Clueless-Community / scrape-up

A web-scraping-based python package that enables you to scrape data from various platforms like GitHub, Twitter, Instagram, or any useful website.
https://pypi.org/project/scrape-up/
MIT License
243 stars 248 forks source link

Scraping support for Reddit [GSSoC'23] #173

Closed Prachi-Jain01 closed 12 months ago

Prachi-Jain01 commented 1 year ago

Proposed Method:

Create a wrapper over Reddit API to add support for scraping Reddit.

Directory:

scrape-up/src/scrape_up/reddit

I would like to work on this issue as a part of GSSoC'23. @nikhil25803 Could you please assign it to me?

Prachi-Jain01 commented 1 year ago

@nikhil25803 Could you please assign this issue to me?
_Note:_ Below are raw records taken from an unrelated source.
### config.mk
export PLATFORM = sky130hd
export DESIGN_NAME = countdown_timer
export DESIGN_NICKNAME = d
export VERILOG_FILES = /design/src/rtl/countdown_timer.sv
export SDC_FILE = /design/constraint.sdc
export NUM_CORES = 1
export LEC_CHECK = 0
export CAP_MARGIN = 15
export CORE_UTILIZATION = 50
export DETAILED_ROUTE_END_ITERATION = 8
export MAX_ROUTING_LAYER = met4
export PLACE_DENSITY = 0.78
export SYNTH_ARGS = -nofsm -noshare
export SYNTH_HDL_FRONTEND = slang
export SYNTH_SLANG_ARGS = --single-unit
### constraint.sdc
create_clock -name clk -period 2.59 [get_ports clk]
set_clock_uncertainty 0.1 [all_clocks]
set_input_delay 0.259 -clock clk [delete_from_list [all_inputs] [get_ports clk]]
set_output_delay 0.259 -clock clk [all_outputs]
set_load 0.03 [all_outputs]
### src/rtl/countdown_timer.sv
// countdown_timer: loadable down-counter with terminal-count strobe.
// Runs one-shot (stops in DONE at zero) or auto-reload (periodic tc_pulse
// every N enabled cycles). Per-cycle priority is clear > load > enable.
module countdown_timer #(
  parameter int WIDTH     = 8,
  parameter int MAX_COUNT = 255
) (
  input  logic             clk,
  input  logic             reset,
  input  logic             clear,
  input  logic             load,
  input  logic [WIDTH-1:0] load_value,
  input  logic             enable,
  input  logic             auto_reload,
  output logic [WIDTH-1:0] count,
  output logic             busy,
  output logic             zero,
  output logic             tc_pulse
);

  // A MAX_COUNT wider than the count register is clamped to all-ones.
  localparam int MAX_FIT_C = (MAX_COUNT > ((2 ** WIDTH) - 1)) ? ((2 ** WIDTH) - 1) : MAX_COUNT;
  localparam logic [WIDTH-1:0] MAX_C  = WIDTH'(MAX_FIT_C);
  localparam logic [WIDTH-1:0] ONE_C  = WIDTH'(1);
  localparam logic [WIDTH-1:0] ZERO_C = WIDTH'(0);

  typedef enum logic [1:0] {
    ST_IDLE = 2'd0,
    ST_RUN  = 2'd1,
    ST_DONE = 2'd2
  } state_t;

  state_t           state_r;
  logic [WIDTH-1:0] count_r;
  logic [WIDTH-1:0] reload_r;
  logic             busy_r;
  logic             tc_pulse_r;
  logic [WIDTH-1:0] load_sat_s;

  // Saturate the requested start value at MAX_COUNT.
  always_comb begin
    load_sat_s = load_value;
    if (load_value > MAX_C) begin
      load_sat_s = MAX_C;
    end else begin
      load_sat_s = load_value;
    end
  end

  // Counter FSM: state, count, reload value and registered status outputs.
  always_ff @(posedge clk or negedge reset) begin
    if (!reset) begin
      state_r    <= ST_IDLE;
      count_r    <= ZERO_C;
      reload_r   <= ZERO_C;
      busy_r     <= 1'b0;
      tc_pulse_r <= 1'b0;
    end else begin
      tc_pulse_r <= 1'b0;
      if (clear) begin
        // Abort: reload_r keeps its value; only count and state are dropped.
        state_r <= ST_IDLE;
        count_r <= ZERO_C;
        busy_r  <= 1'b0;
      end else if (load) begin
        // A load restarts the run even mid-count and never strobes tc_pulse.
        count_r  <= load_sat_s;
        reload_r <= load_sat_s;
        if (load_sat_s != ZERO_C) begin
          state_r <= ST_RUN;
          busy_r  <= 1'b1;
        end else begin
          state_r <= ST_IDLE;
          busy_r  <= 1'b0;
        end
      end else begin
        case (state_r)
          ST_RUN: begin
            if (enable) begin
              if (count_r == ONE_C) begin
                // Terminal cycle: auto_reload is only looked at here.
                tc_pulse_r <= 1'b1;
                if (auto_reload) begin
                  count_r <= reload_r;
                  state_r <= ST_RUN;
                  busy_r  <= 1'b1;
                end else begin
                  count_r <= ZERO_C;
                  state_r <= ST_DONE;
                  busy_r  <= 1'b0;
                end
              end else if (count_r > ONE_C) begin
                count_r <= count_r - ONE_C;
              end else begin
                // count==0 in RUN cannot arise; park safely in IDLE if it does.
                count_r <= ZERO_C;
                state_r <= ST_IDLE;
                busy_r  <= 1'b0;
              end
            end else begin
              // Paused: hold count and state.
              count_r <= count_r;
            end
          end
          ST_IDLE: begin
            count_r <= count_r;
          end
          ST_DONE: begin
            count_r <= ZERO_C;
          end
          default: begin
            // Illegal encoding: recover to IDLE.
            state_r <= ST_IDLE;
            count_r <= ZERO_C;
            busy_r  <= 1'b0;
          end
        endcase
      end
    end
  end

  assign count    = count_r;
  assign busy     = busy_r;
  assign tc_pulse = tc_pulse_r;
  assign zero     = (count_r == ZERO_C);

endmodule

# Word-level counts from Yosys, hierarchy flattened
# Cells that the tools add are included.
[word_totals]
ff_bits = 20
input_bits = 14
[classes]
n_addsub = 1
n_lt_le_gt_ge = 2
n_eq_ne = 7
mux = 29
n_bitwise = 1
reduce_logical = 7
[op_table]
columns = ["operator", "n"]
rows = [
  ["8-bit 2-to-1 mux", 7],
  ["8-bit one-hot mux with 2 select lines", 1],
  ["1-bit 2-to-1 mux", 13],
  ["2-bit 2-to-1 mux", 6],
  ["8-bit by 1-bit equality test with 1-bit output, second input constant", 1],
  ["8-bit by 1-bit greater-than comparator with 1-bit output, second input constant", 1],
  ["8-bit greater-than comparator, second input constant", 1],
  ["8-bit logical NOT", 1],
  ["8-bit nonzero test", 1],
  ["8-bit by 1-bit subtractor with 8-bit output, second input constant", 1],
  ["5-bit != test, second input constant", 1],
  ["4-bit != test, second input constant", 1],
  ["2-bit one-hot mux with 2 select lines", 1],
  ["2-bit AND reduction", 2],
  ["3-bit by 1-bit != test with 1-bit output, second input constant", 1],
  ["3-bit != test, second input constant", 1],
  ["3-bit AND reduction", 1],
  ["2-bit by 1-bit equality test with 1-bit output, second input constant", 1],
  ["2-bit equality test, second input constant", 1],
  ["2-bit logical NOT", 1],
  ["1-bit one-hot mux with 2 select lines", 1],
  ["2-bit OR reduction", 1],
  ["1-bit NOT", 1],
]

# Depth between registers and ports, before layout
# Gate-level depths: netlist (run 1).
[depth]
depth_word = 7
depth_mapped = 6
depth_no_buf = 6

# Least setup slack after synthesis (run 1)
# No wires, ideal clock.
[synth_timing]
kind = "register to register"
startpoint = "reg count_r[0] (netlist: count[0])"
endpoint = "reg count_r[7] (netlist: count[7])"
setup_ns = 0.087
arrival_ns = 1.945
setup_slack_ns = 0.458
path_stages_with_launch = 7
n_path_buf = 0
period_less_slack_ns = 2.132
path_cell_list = "dfrtp_1 > inv_1 > ha_1 > or2_2 > a31oi_4 > a21bo_1 > a211oi_2"
[synth_between]
elab_chain_cells = 7
elab_cells_between_ends = 9
cone_classes = "add/sub (1); order compare (1); eq/ne (1); mux (6)"
[synth_rtl]
columns = ["item", "line", "source"]
rows = [
  ["from (decl)", "34", "logic [WIDTH-1:0] count_r;"],
  ["from (signal assigned)", "67", "count_r <= load_sat_s;"],
  ["from (signal assigned)", "84", "count_r <= reload_r;"],
  ["from (signal assigned)", "93", "count_r <= count_r - ONE_C;"],
  ["8-bit by 1-bit subtractor with 8-bit output or 8-bit by 1-bit greater-than comparator with 1-bit output (tied branches)", "93, 92", ""],
  ["8-bit 2-to-1 mux", "92", "end else if (count_r > ONE_C) begin"],
  ["8-bit 2-to-1 mux *", "80", "if (count_r == ONE_C) begin"],
  ["8-bit 2-to-1 mux *", "79", "if (enable) begin"],
  ["8-bit one-hot mux with 2 select lines *", "77", "case (state_r)"],
  ["8-bit 2-to-1 mux *", "65", "end else if (load) begin"],
  ["8-bit 2-to-1 mux *", "60", "if (clear) begin"],
]
# Mark *: on every way between the ends. The rest lies on a longest branch, timed or not. The select of a mux whose other input is x is not followed.
# A chain may end at the register's enable or synchronous reset.

# Worst setup path in the final report (run 1)
[layout_timing]
startpoint = "reg count_r[6] (netlist: count[6])"
endpoint = "out zero"
[layout_between]
elab_chain_cells = 1
[layout_rtl]
columns = ["item", "line", "source"]
rows = [
  ["8-bit logical NOT", "125", "assign zero = (count_r == ZERO_C);"],
  ["to (decl)", "17", "output logic zero,"],
]
# No other way between the ends.

==> results of run 1 <==
-- worst max-delay path: cells and delay by family, from the launching register on --
family | cells | cell delay, ns
buf+inv | 2 | 0.85
simple gates | 2 | 0.49
flops | 1 | 0.48
-- kinds of logic (layout without fill, tap and decap cells) --
kind of cell               after synthesis  count (layout)  synth area share, %
DFF                                     19              19                 38.5
and+or+nand+nor                         61              61                 26.4
AOI/OAI and AO/OA                       36              36                 21.3
buffers and inverters                   12              35                 4.46
adders and majority gates                2               2                 2.03
muxes                                    8               8                 7.30
-- per-layer routing --
metal	global-route usage (%)	up-vias	routed length, um
li1	-	560	-
met1	34.3	545	1340
met2	41.3	46	1400
met3	4.09	7	153
met4	10.8	0	58
met5	-	-	0
-- cell usage in the layout (no fill, tap or decap), drive strengths merged --
cell type      Yosys  routed
a311oi             2       2
a211o              1       1
nor4              10      10
nand2             13      13
a31o               1       1
nor3               2       2
or4                1       1
inv                4       4
nor4b              1       1
and2               1       1
a21boi             1       1
mux2               8       8
dfrtp             19      19
a31oi              4       4
or2                4       4
o21ai              1       1
ha                 2       2
clkbuf             4       4
or4b               1       1
nor2              16      16
nand2b             3       3
a21oi             15      15
nand4              1       1
and3               1       1
nand3              7       7
clkdlybuf4s50      0      24
a211oi            10      10
buf                4       3
a21bo              1       1
-- state kept, by name (all words and copies together), names as in the netlist --
register	flops
count	8
reload_r	8
state_r	2
tc_pulse	1
-- worst paths after layout --
kind / end / slack [ns] / startpoint
max: zero / 0.10 / count[6]
min: count[4] / 0.34 / reset
max reg2reg: count[7] / 0.47 / count[0]
min reg2reg: reload_r[4] / 0.42 / reload_r[4]
max in group asynchronous: reload_r[2] / 1.51 / reset
min in group clk: reload_r[4] / 0.42 / reload_r[4]
-- layout make-up --
cell class                      count  area share (%)
Multi-Input combinational cell    107            46.3
Sequential cell                    19            31.3
Timing Repair Buffer               27            17.3
Tap cell                           28            2.31
Clock buffer                        4            1.73
Inverter                            4           0.989
-- metrics by stage --
stage	util, %	total power, mW	cells	cell area [um2]	setup slack [ns]
after detailed placement	65.5	0.750	185	1490	0.198
after floorplan	-	0.623	138	1230	0.458
after global routing	66.7	0.953	189	1520	0.00378
after CTS	66.7	0.905	189	1520	0.114
after global placement	65.5	0.741	185	1490	0.284
final	66.7	0.906	189	1520	0.105
-- power breakdown --
part	switching (mW)	internal, mW	total, mW
clock network	0.0966	0.0602	0.157
registers	0.0487	0.336	0.384
logic	0.202	0.163	0.365
total	0.347	0.559	0.906
==> reports/results.ini, run 1 <==
[outcome]
status = complete, no violations

[timing]
finalHoldViolCount = 0
max_freq_ghz = 0.402
post-route-period-util_pct = 96.0
tightest_slew_ns = 0.886
slew_violations = 0
rsz0062_at_grt = no
period_minus_slack_ns = 2.49
setup_viol = 0
timing.hold.ws_ns = 0.339
fin_tns_setup_ns = 0
relSlewSlack_pct = 40.8

[place]
port_buffers = 24
gp_congestion = 0.867
dp_hpwl_um = 2150

[global_routing]
grt_pass1_vias = 1082
grt_pass1_wl_um = 5050
grt_max_degree = 20
antenna_found_initial = 0
grt-ovfl-total = 0
track_usage_pct = 26.5

[drt]
drtPass1Iterations = 4
drt_wl_total_um = 2950
drt_iter0_markers = 57
wire_per_inst_um = 15.6
post-route-drc-count = 0
ant_nets = 0
vias = 1158
viasPerCell = 6.13

[yosys]
syn_inst = 138
synthTopCellsByCount = 19 x dfrtp_1, 16 x nor2_1, 15 x a21oi_1
synthesis.nets = 154
yosysMostFrequentCell = dfrtp_1
synth_area_per_cell_um2 = 8.94
yosys.cell_types.count = 33
synth_top_area_cell = dfrtp_1
synthFlopType = dfrtp_1
synth-seq-cells = 19
ys_seq_area_share_pct = 38.5
synth_edf_count = 0
synth.top_cell.area_share_pct = 38.5
synth-async-reset-ratio_pct = 100
syn-cell-area_um2 = 1230
synth-warning-count = 0
ys_top_cells_by_area = dfrtp_1 39%, mux2_2 7.3%, a21oi_1 6.1%

[floorplan]
fp.coreArea_um2 = 2280
rows = 17
start_util_pct = 54.2
dieArea_um2 = 2670
ioPinCount = 25
die_x_um = 51.7
die_height_um = 51.7

[final_layout]
multi_input_area_um2 = 703
layout.nets = 178
seqCellArea_um2 = 475
nFillCells = 182
area_delta_synth_final_pct = 23.0
antenna_cells = 0
layout-drive-gt1-share_pct = 16.1

[critical_path]
crit_slowest_cell = clkdlybuf4s50_1
cpPeakStageDelay_ns = 0.66
crit_path_start_kind = flop
critPathMaxFanout = 7
endpoint_kind = output pin
path_class = flop to output pin
ff2ff_path_depth = 6
crit_arrival_ns = 2.13
required_ns = 2.23
crit_chain = nor4_1 -> buf_4 -> and3_1 -> clkdlybuf4s50_1

[clock_network]
cts_buffers = 3
clock_sinks = 19
clk_latency_ns = 0.31
path_clk_slew_ns = 0.11
clock_path_buffers = 2
cts_tree = yes
htree_levels = 1
postCtsSetupBuffers = 0
postCtsHoldBufs = 0
clockRootBuffer = clkbuf_4
post_cts_resize_count = 0

[power_and_ir_drop]
ir_drop_mv = 0.386
p_leak_nw = 0.585
p_per_area_nw_per_um2 = 597

[run]
maxCapViolCount = 0

[min_path]
hold_path.class = input pin to async pin

Note: power is estimated with default switching activity, not from simulation.
==> run 2: changes to the inputs <==
--- a/config.mk
+++ b/config.mk
@@ -6,10 +6,10 @@
 export NUM_CORES = 1
 export LEC_CHECK = 0
 export CAP_MARGIN = 15
-export CORE_UTILIZATION = 50
+export CORE_UTILIZATION = 46
 export DETAILED_ROUTE_END_ITERATION = 8
 export MAX_ROUTING_LAYER = met4
-export PLACE_DENSITY = 0.78
+export PLACE_DENSITY = 0.76
 export SYNTH_ARGS = -nofsm -noshare
 export SYNTH_HDL_FRONTEND = slang
 export SYNTH_SLANG_ARGS = --single-unit
==> constraint.sdc (replaced) <==
create_clock -name clk -period 2.19 [get_ports clk]
set_clock_uncertainty 0.1 [all_clocks]
set_input_delay 0.219 -clock clk [delete_from_list [all_inputs] [get_ports clk]]
set_output_delay 0.219 -clock clk [all_outputs]
set_load 0.03 [all_outputs]
==> reports/results.ini, run 2 (same netlist as run 1, synthesis figures left out) <==
[final_layout]
fin_area_um2 = 1560
nFillCells = 234
area_delta_synth_final_pct = 26.7
layout-drive-gt1-share_pct = 19.3
layout.nets = 183
final_util_pct = 62.5
antenna_cells = 0
final_cell_mix = 23 x clkdlybuf4s50_1, 19 x dfrtp_1, 16 x nor2_1
seqCellArea_um2 = 475
layout_commonest_cell = clkdlybuf4s50_1
multi_input_area_um2 = 709

[critical_path]
endpoint_kind = output pin
path_class = flop to output pin
crit_path_start_kind = flop
critPathMaxFanout = 8
crit_arrival_ns = 1.73
required_ns = 1.87

[global_routing]
grt_pass1_vias = 1055
antenna_found_initial = 0
grt_pass1_wl_um = 4850
grt-ovfl-total = 0
grt_max_degree = 20
track_usage_pct = 24.3

[power_and_ir_drop]
p_leak_nw = 0.615
ir_drop_mv = 0.423
power.internal_mw = 0.665
switching_share_pct = 38.1
p_per_area_nw_per_um2 = 687
clkPwrFrac_pct = 16.8
switchingPower_mw = 0.409
p_seq_share_pct = 42.1
p_comb_share_pct = 41.1
finalPower_mw = 1.07

[floorplan]
rows = 18
die_height_um = 53.8
ioPinCount = 25
fp.coreArea_um2 = 2500
die_x_um = 53.8
start_util_pct = 49.3
dieArea_um2 = 2890

[timing]
period_minus_slack_ns = 2.05
post-route-period-util_pct = 93.4
timing.hold.ws_ns = 0.144
setup_viol = 0
relSlewSlack_pct = 68.2
finalHoldViolCount = 0
max_freq_ghz = 0.489
rsz0062_at_grt = no
tightest_slew_ns = 0.472
fin_tns_setup_ns = 0
slew_violations = 0

[drt]
ant_nets = 0
drtPass1Iterations = 4
drt_iter0_markers = 43
post-route-drc-count = 0
wire_per_inst_um = 14.8
vias = 1169
drt_wl_total_um = 2900
viasPerCell = 5.96

[place]
port_buffers = 24
dp_hpwl_um = 2190
placed_area_um2 = 1530
gp_congestion = 0.879

[clock_network]
htree_levels = 1
clock_path_buffers = 2
cts_buffers = 3
clk_latency_ns = 0.29
clock_sinks = 19
cts_tree = yes
path_clk_slew_ns = 0.11
postCtsSetupBuffers = 0
clockRootBuffer = clkbuf_4

[min_path]
hold_path.class = input pin to async pin

[run]
maxCapViolCount = 0

[outcome]
status = complete, no violations

[run 2: changes by cell type in the layout (fill, tap and decap cells not counted), sizes merged]
cell,previous run,this run
clkdlybuf4s50,24,23
dlygate4sd2,0,1
buf,3,8
[run 2: worst max-delay path, cell delays in order (launching register included)]
cell	delay, ns
dfrtp_1	0.45
inv_1	0.10
ha_1	0.30
and3_1	0.19
dlygate4sd2_1	0.39
[run 2: power groups by stage]
stage / logic [mW] / registers (mW) / clock network, mW
after floorplan: 0.246 / 0.490 / 0
after global placement: 0.432 / 0.454 / 0
after detailed placement: 0.439 / 0.458 / 0
after CTS: 0.437 / 0.451 / 0.189
after global routing: 0.478 / 0.459 / 0.203
final: 0.441 / 0.452 / 0.180
[run 2: routing by layer]
layer | global-route usage (%) | wire length [um]
met5 | - | 0
met4 | 5.70 | 18
met3 | 3.67 | 147
met2 | 38.3 | 1380
met1 | 32.6 | 1350
[run 2: final timing paths]
path,startpoint,to,slack (ns),cells past startpoint
worst min-delay path,reset,count[2],0.14,2
min in group clk,reload_r[0],reload_r[0],0.44,1
worst max register to register,state_r[1],count[4],0.15,4
worst min register to register,reload_r[0],reload_r[0],0.44,1
max in group asynchronous,reset,reload_r[6],1.63,2
worst max-delay path,count[0],zero,0.14,4
[run 2: layout make-up]
type / count / area share [%]
tap: 30 / 2.40
multi-input combinational: 107 / 45.4
clock buffer: 4 / 1.68
timing repair buffer: 32 / 19.1
inverter: 4 / 0.961
sequential: 19 / 30.4
[run 2: repair_timing]
| item | 4_1_cts | 5_1_grt |
|---|---|---|
| gates resized for setup | 1 | 1 |
| setup endpoints to repair | 1 | 1 |
| hold buffers | 0 | 0 |
| gates cloned | 0 | 0 |
[run 2: through the flow]
step	setup WS (ns)	std cells
after floorplan	0.0578	138
after global placement	-0.0922	192
after detailed placement	-0.115	192
after CTS	0.127	196
after global routing	0.00556	196
final	0.145	196
==> run 3: changes to the inputs <==
--- a/config.mk
+++ b/config.mk
@@ -6,10 +6,11 @@
 export NUM_CORES = 1
 export LEC_CHECK = 0
 export CAP_MARGIN = 15
+export CORE_ASPECT_RATIO = 1.25
 export CORE_UTILIZATION = 46
 export DETAILED_ROUTE_END_ITERATION = 8
 export MAX_ROUTING_LAYER = met4
-export PLACE_DENSITY = 0.76
+export PLACE_DENSITY_LB_ADDON = 0.1
 export SYNTH_ARGS = -nofsm -noshare
 export SYNTH_HDL_FRONTEND = slang
 export SYNTH_SLANG_ARGS = --single-unit
==> reports/results.ini, run 3 (same netlist as run 1, synthesis figures left out) <==
[outcome]
status = complete, no violations

[place]
port_buffers = 24
placedCellCount = 199
gp_congestion = 0.845
placed_area_um2 = 1570
dp_hpwl_um = 2280

[power_and_ir_drop]
p_per_area_nw_per_um2 = 685
p_leak_nw = 0.635
finalPower_mw = 1.09
ir_drop_mv = 0.440

[global_routing]
use_met2_pct = 38.8
track_usage_pct = 23.4
grt_max_degree = 20
met3_usage_pct = 4.33
grt_use_met1_pct = 26.1
busiest_layer = met2
grt_pass1_vias = 1086
grt-ovfl-total = 0
grt_pass1_wl_um = 4900
antenna_found_initial = 0

[timing]
relSlewSlack_pct = 60.5
max_freq_ghz = 0.475
slew_violations = 0
post-route-period-util_pct = 96.1
setup_viol = 0
period_minus_slack_ns = 2.11
finalHoldViolCount = 0
tightest_slew_ns = 0.587
rsz0062_at_grt = no

[run]
maxCapViolCount = 0

[clock_network]
cts_buffers = 3
htree_levels = 1
clock_path_buffers = 2
clock_sinks = 19
clockRootBuffer = clkbuf_4
postCtsHoldBufs = 0
cts_tree = yes
clk_latency_ns = 0.31
path_clk_slew_ns = 0.11

[drt]
drt_iter0_markers = 41
viasPerCell = 5.92
drtPass1Iterations = 4
vias = 1201
drt_wl_total_um = 3020
wire_per_inst_um = 14.9
post-route-drc-count = 0
ant_nets = 0

[final_layout]
area_delta_synth_final_pct = 28.9
antenna_cells = 0
final_cell_mix = 23 x clkdlybuf4s50_1, 19 x dfrtp_1, 16 x nor2_1
layout_commonest_cell = clkdlybuf4s50_1
layout.nets = 187
fin_cells = 203
layout-drive-gt1-share_pct = 20.6
fin_area_um2 = 1590

[critical_path]
endpoint_kind = flop
crit_arrival_ns = 2.24
critPathMaxFanout = 6
crit_slowest_cell = or4b_1
crit_top_cell = nor4_1
cp_num_buf_inv = 0
crit_chain = or4b_1 -> nor4_1 -> nor4_1 -> a211oi_2
crit_path_start_kind = flop
cpPeakStageDelay_ns = 0.71
required_ns = 2.32
cp_top_family = simple AND/OR/NAND/NOR gates
path_class = flop to flop

[floorplan]
ioPinCount = 25
fp.coreArea_um2 = 2480
start_util_pct = 49.8
rows = 20
die_height_um = 59.9
dieArea_um2 = 2890
die_x_um = 48.3

[min_path]
hold_path.class = input pin to async pin

## run 3: cell types whose count changed in the layout (fill, tap and decap cells not counted)
cell	previous run	this run
buf_4	8	12
nor4_2	1	0
nor4_1	8	9
## run 3: timing repair
| action | 4_1_cts | 5_1_grt |
|---|---|---|
| endpoints found under the hold margin | 0 | 0 |
| buffers inserted | 0 | 0 |
| setup endpoints to repair | 1 | 0 |
| gates resized for setup | 1 | 0 |
## run 3: path summary, 6_finish.rpt
| path | startpoint | slack [ns] | endpoint | depth (start not counted) |
|---|---|---|---|---|
| max | state_r[1] | 0.08 | count[7] | 4 |
| min | reset | 0.14 | count[5] | 2 |
| max reg2reg | state_r[1] | 0.08 | count[7] | 4 |
| min reg2reg | reload_r[1] | 0.42 | reload_r[1] | 1 |
| max in group asynchronous | reset | 1.64 | count[2] | 2 |
| min in group clk | reload_r[1] | 0.42 | reload_r[1] | 1 |
## run 3: layout make-up
type / count / area (um2)
Fill cell: 223 / 887
Sequential cell: 19 / 475
Tap cell: 33 / 41.3
Clock buffer: 4 / 26.3
Multi-Input combinational cell: 107 / 703
Inverter: 4 / 15.0
Timing Repair Buffer: 36 / 329
## run 3: power breakdown
part / total, mW / switching [mW] / internal (mW)
sequential: 0.440 / 0.0426 / 0.397
combinational: 0.463 / 0.256 / 0.207
clock: 0.186 / 0.114 / 0.0712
shubham725809 commented 1 year ago

please assign this to me

nikhil25803 commented 1 year ago

Sure @Prachi-Jain01, go give it a try :))

BabarRasheed commented 1 year ago

Hi, I'm Babar Rasheed (Contributor GSSOC'23) Many websites don't offer API so to tackle this we can use Web Scraping to access data in easy and structured manner. Python libraries like bs4, BeautifulSoup, Scrapy, Selenium, etc. are generally used for web scraping. Here I'm willing to apply these libraries and use an effective way of Multiprocessing to speed up Web Scraping. Multiprocessing is very helpful when multiple URLs are scraped to get the data. It will perform scraping on multiple URLs thus saving our time.